* _Task brief_
All entries must be returned precisely as they appear.

#### Records for processing

### config.mk
export PLATFORM = sky130hd
export DESIGN_NAME = alu_arbiter
export DESIGN_NICKNAME = d
export VERILOG_FILES = /design/src/rtl/alu_arbiter.sv
export SDC_FILE = /design/constraint.sdc
export NUM_CORES = 1
export LEC_CHECK = 0
export CELL_PAD_IN_SITES_DETAIL_PLACEMENT = 2
export CELL_PAD_IN_SITES_GLOBAL_PLACEMENT = 2
export CORE_MARGIN = 8
export CORE_UTILIZATION = 27
export DETAILED_ROUTE_END_ITERATION = 10
export PLACE_DENSITY_LB_ADDON = 0.1
export SKIP_CTS_REPAIR_TIMING = 1
export SLEW_MARGIN = 40
export SYNTH_ARGS = -nofsm -noshare
export SYNTH_HDL_FRONTEND = slang
export SYNTH_SLANG_ARGS = --single-unit
### constraint.sdc
create_clock -name clk -period 3.2 [get_ports clk]
set_clock_uncertainty 0.15 [all_clocks]
set_input_delay 0.96 -clock clk [delete_from_list [all_inputs] [get_ports clk]]
set_output_delay 0.96 -clock clk [all_outputs]
set_load 0.005 [all_outputs]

########

* _Output for this exercise_
### config.mk
export PLATFORM = sky130hd
export DESIGN_NAME = alu_arbiter
export DESIGN_NICKNAME = d
export VERILOG_FILES = /design/src/rtl/alu_arbiter.sv
export SDC_FILE = /design/constraint.sdc
export NUM_CORES = 1
export LEC_CHECK = 0
export CELL_PAD_IN_SITES_DETAIL_PLACEMENT = 2
export CELL_PAD_IN_SITES_GLOBAL_PLACEMENT = 2
export CORE_MARGIN = 8
export CORE_UTILIZATION = 27
export DETAILED_ROUTE_END_ITERATION = 10
export PLACE_DENSITY_LB_ADDON = 0.1
export SKIP_CTS_REPAIR_TIMING = 1
export SLEW_MARGIN = 40
export SYNTH_ARGS = -nofsm -noshare
export SYNTH_HDL_FRONTEND = slang
export SYNTH_SLANG_ARGS = --single-unit
### constraint.sdc
create_clock -name clk -period 3.2 [get_ports clk]
set_clock_uncertainty 0.15 [all_clocks]
set_input_delay 0.96 -clock clk [delete_from_list [all_inputs] [get_ports clk]]
set_output_delay 0.96 -clock clk [all_outputs]
set_load 0.005 [all_outputs]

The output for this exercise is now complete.